Olives attacked by flies lose most of their nutritional qualities because of premature oxidation, and fall prematurely. Besides a reduced yield in affected groves, there is also more risks of lower-quality production.

Along with agronomic challenges exacerbated by climate change, the high cost of living, but especially the lack of available labor, is causing many issues for producers.

In Europe and especially Italy, the cost of living has increased significantly due to rising inflation, which has reached more than six percent in the past year, according to official data from the Italian National Institute of Statistics.

Rising prices have caused a series of chain reactions in the market. Moreover, wars and market speculation have made the economic situation even more challenging for small producers.

All the costs for farmers have increased, especially fertilizers, fuels and equipment. These soaring production costs have subsequently been transferred to the consumer, compounding the rise in olive oil prices.

But the biggest issue for olive growers is the lack of labor for harvesting, cultivation and other specific operations such as pruning.

The labor shortage is because agricultural work has lost appeal among young people who prefer less physical jobs. Still, it is further exacerbated by low and unstable wages in the sector, making it challenging to attract and retain the skilled workforce needed for specific olive tree operations.

“All the costs have increased for us due to inflation, and every year, it is harder to find specialized workers,” said Eugenio Ranchino of Frantoio Ranchino in Umbria. “However, we cannot raise prices too much; otherwise, we would have difficulties selling it to our loyal customers, who are mostly locals.”

The inability to maintain a skilled workforce from one harvest to the next is causing many management issues and increasing costs that, in the long run, could cause possible land abandonment.

There are subsidies from the Common Agricultural Policy to support traditional olive growers and prevent abandonment, but many in the sector argue that these are not enough.

Aside from the impacts of climate change and the macroeconomic situation, olive oil prices in Italy are also affected by the general lack of supply domestically and internationally.

Italy is expected to produce about 289,000 tons of olive oil in the 2023/24 crop year, exceeding last year’s yield by about 20 percent and the five-year average by five percent.

However, this production is insufficient to meet demand from the domestic and export markets.
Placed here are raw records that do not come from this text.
[config.mk]
export PLATFORM = sky130hd
export DESIGN_NAME = lcd_bus_decoder
export DESIGN_NICKNAME = d
export VERILOG_FILES = /design/src/rtl/lcd_bus_decoder.sv
export SDC_FILE = /design/constraint.sdc
export NUM_CORES = 1
export LEC_CHECK = 0
export BUFFER_PORTS_ARGS = -buffer_cell sky130_fd_sc_hd__buf_2
export CORE_ASPECT_RATIO = 0.5
export CORE_MARGIN = 1.5
export CORE_UTILIZATION = 55
export DETAILED_ROUTE_END_ITERATION = 16
export HOLD_SLACK_MARGIN = 0.12
export PLACE_DENSITY = 0.74
export SLEW_MARGIN = 15
export SYNTH_ARGS = -nofsm -noshare
export SYNTH_HDL_FRONTEND = slang
export SYNTH_SLANG_ARGS = --single-unit
[constraint.sdc]
create_clock -name hwclk -period 18.2 [get_ports hwclk]
set_clock_uncertainty 0.05 [all_clocks]
set_input_delay 2.73 -clock hwclk [delete_from_list [all_inputs] [get_ports hwclk]]
set_output_delay 2.73 -clock hwclk [all_outputs]
set_load 0.03 [all_outputs]
`src/rtl/jpeg_zz_pkg.sv`:
```
// jpeg_zz_pkg
// Shared constants for the JPEG zigzag reorder path: block size, default
// coefficient width, the zigzag scan table and a lookup helper. The
// quantizer uses the same table to map a zigzag position k back to its
// raster address.
package jpeg_zz_pkg;

  localparam int BLK_SIZE = 64;
  localparam int COEF_W   = 12;

  // ZZ[k] = raster address (row*8 + col) of zigzag position k.
  localparam logic [5:0] ZZ [BLK_SIZE] = '{
    6'd0,  6'd1,  6'd8,  6'd16, 6'd9,  6'd2,  6'd3,  6'd10,
    6'd17, 6'd24, 6'd32, 6'd25, 6'd18, 6'd11, 6'd4,  6'd5,
    6'd12, 6'd19, 6'd26, 6'd33, 6'd40, 6'd48, 6'd41, 6'd34,
    6'd27, 6'd20, 6'd13, 6'd6,  6'd7,  6'd14, 6'd21, 6'd28,
    6'd35, 6'd42, 6'd49, 6'd56, 6'd57, 6'd50, 6'd43, 6'd36,
    6'd29, 6'd22, 6'd15, 6'd23, 6'd30, 6'd37, 6'd44, 6'd51,
    6'd58, 6'd59, 6'd52, 6'd45, 6'd38, 6'd31, 6'd39, 6'd46,
    6'd53, 6'd60, 6'd61, 6'd54, 6'd47, 6'd55, 6'd62, 6'd63
  };

  function automatic logic [5:0] zz_addr(input logic [5:0] k);
    return ZZ[k];
  endfunction

endpackage

```
`src/rtl/zz_bank_ram.sv`:
```
// zz_bank_ram
// Two 64-entry coefficient banks held in flops. One synchronous write port,
// one combinational read port. Contents are never reset; validity is tracked
// by the owner through its bank-full flags.
//   clk       : clock
//   we_i      : write enable
//   wbank_i   : bank selected for write
//   waddr_i   : raster address written
//   wdata_i   : coefficient written
//   rbank_i   : bank selected for read
//   raddr_i   : address read
//   rdata_o   : coefficient at (rbank_i, raddr_i)
module zz_bank_ram #(
  parameter int COEF_W = 12
) (
  input  logic              clk,
  input  logic              we_i,
  input  logic              wbank_i,
  input  logic [5:0]        waddr_i,
  input  logic [COEF_W-1:0] wdata_i,
  input  logic              rbank_i,
  input  logic [5:0]        raddr_i,
  output logic [COEF_W-1:0] rdata_o
);

  logic [COEF_W-1:0] mem_q [0:1][0:63];

  always_ff @(posedge clk) begin
    if (we_i) mem_q[wbank_i][waddr_i] <= wdata_i;
  end

  assign rdata_o = mem_q[rbank_i][raddr_i];

endmodule

```
`src/rtl/zigzag_reorder_buf.sv`:
```
// zigzag_reorder_buf
// Double-buffered 8x8 reorder stage: coefficients arrive in raster order and
// leave in JPEG zigzag order, one per clock when both sides keep moving.
// One bank fills while the other drains through a single output register.
//   clk       : clock (rising edge)
//   rst       : synchronous active-high reset
//   in_valid  / in_ready  / in_coef   : raster-order input handshake
//   out_valid / out_ready / out_coef  : zigzag-order output handshake
//   out_idx   : zigzag position of out_coef
//   out_last  : out_idx is the final position of the block
module zigzag_reorder_buf #(
  parameter int COEF_W = jpeg_zz_pkg::COEF_W
) (
  input  logic              clk,
  input  logic              rst,
  input  logic              in_valid,
  output logic              in_ready,
  input  logic [COEF_W-1:0] in_coef,
  output logic              out_valid,
  input  logic              out_ready,
  output logic [COEF_W-1:0] out_coef,
  output logic [5:0]        out_idx,
  output logic              out_last
);
  import jpeg_zz_pkg::*;

  localparam logic [5:0] LAST = 6'(BLK_SIZE - 1);

  logic [1:0]        full_q, full_d;
  logic              wbank_q, wbank_d;
  logic [5:0]        wcnt_q, wcnt_d;
  logic              rbank_q, rbank_d;
  logic [5:0]        rcnt_q, rcnt_d;
  logic              out_valid_q, out_valid_d;
  logic [COEF_W-1:0] out_coef_q, out_coef_d;
  logic [5:0]        out_idx_q, out_idx_d;

  logic              wr_fire;
  logic              load;
  logic [COEF_W-1:0] rd_coef;

  zz_bank_ram #(.COEF_W(COEF_W)) u_ram (
    .clk     (clk),
    .we_i    (wr_fire),
    .wbank_i (wbank_q),
    .waddr_i (wcnt_q),
    .wdata_i (in_coef),
    .rbank_i (rbank_q),
    .raddr_i (zz_addr(rcnt_q)),
    .rdata_o (rd_coef)
  );

  assign in_ready = !full_q[wbank_q];
  assign wr_fire  = in_valid && in_ready;
  // The output register refills in the same cycle it hands a word downstream.
  assign load     = full_q[rbank_q] && (!out_valid_q || out_ready);

  always_comb begin
    full_d      = full_q;
    wbank_d     = wbank_q;
    wcnt_d      = wcnt_q;
    rbank_d     = rbank_q;
    rcnt_d      = rcnt_q;
    out_valid_d = out_valid_q;
    out_coef_d  = out_coef_q;
    out_idx_d   = out_idx_q;

    if (wr_fire) begin
      wcnt_d = wcnt_q + 6'd1;
      if (wcnt_q == LAST) begin
        full_d[wbank_q] = 1'b1;
        wbank_d         = !wbank_q;
      end
    end

    if (out_valid_q && out_ready) out_valid_d = 1'b0;

    // Set above and clear here always target different banks, so both
    // updates to full_d survive.
    if (load) begin
      out_valid_d = 1'b1;
      out_coef_d  = rd_coef;
      out_idx_d   = rcnt_q;
      rcnt_d      = rcnt_q + 6'd1;
      if (rcnt_q == LAST) begin
        full_d[rbank_q] = 1'b0;
        rbank_d         = !rbank_q;
      end
    end
  end

  always_ff @(posedge clk) begin
    if (rst) begin
      full_q      <= 2'b00;
      wbank_q     <= 1'b0;
      wcnt_q      <= 6'd0;
      rbank_q     <= 1'b0;
      rcnt_q      <= 6'd0;
      out_valid_q <= 1'b0;
      out_coef_q  <= '0;
      out_idx_q   <= 6'd0;
    end else begin
      full_q      <= full_d;
      wbank_q     <= wbank_d;
      wcnt_q      <= wcnt_d;
      rbank_q     <= rbank_d;
      rcnt_q      <= rcnt_d;
      out_valid_q <= out_valid_d;
      out_coef_q  <= out_coef_d;
      out_idx_q   <= out_idx_d;
    end
  end

  assign out_valid = out_valid_q;
  assign out_coef  = out_coef_q;
  assign out_idx   = out_idx_q;
  assign out_last  = (out_idx_q == LAST);

endmodule
```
On average, Italy sells one million tons of olive oil annually, importing what it does not produce domestically.

Typically, Italian bottlers turn to Greece, Spain and Tunisia to meet the shortfall. However, Spain’s historically poor harvest last year and anticipation of another low yield this year mean bottlers have had to turn elsewhere, including Turkey and Morocco.

This reshuffle was further complicated when both countries banned bulk exports earlier in the autumn to stem rising prices at home.

“Not many people know that there are also the largest olive oil packaging companies in Italy,” said Giulio Mannelli, the president of the association Aprol. “We produce only around three percent of the national production, and most of the olive oil comes from imports.”

“This problem is exacerbated by a huge decrease in production this year and increasing demand, especially from abroad and through e‑commerce,” he added.

Adapting to the changing climatic and macroeconomic situation in the olive groves will be critical to the sector. There are some solutions; one could be genetic research on new cultivars of olive trees that are more resilient to climate change.

Another solution could come from data collection and landscape analysis to find new, more suitable cultivation areas, along with integrating meteorological stations in existing areas and using predictive models to prevent damage from extreme weather and pest infestations.

One solution to the lack of a specialized workforce and the rise in costs could be the training of new migrant workers or technological applications. New technologies could come from precision agriculture using drones, mechanization of many hand operations and adopting super-intensive [high-density and super-high-density] plantations to increase production efficiency.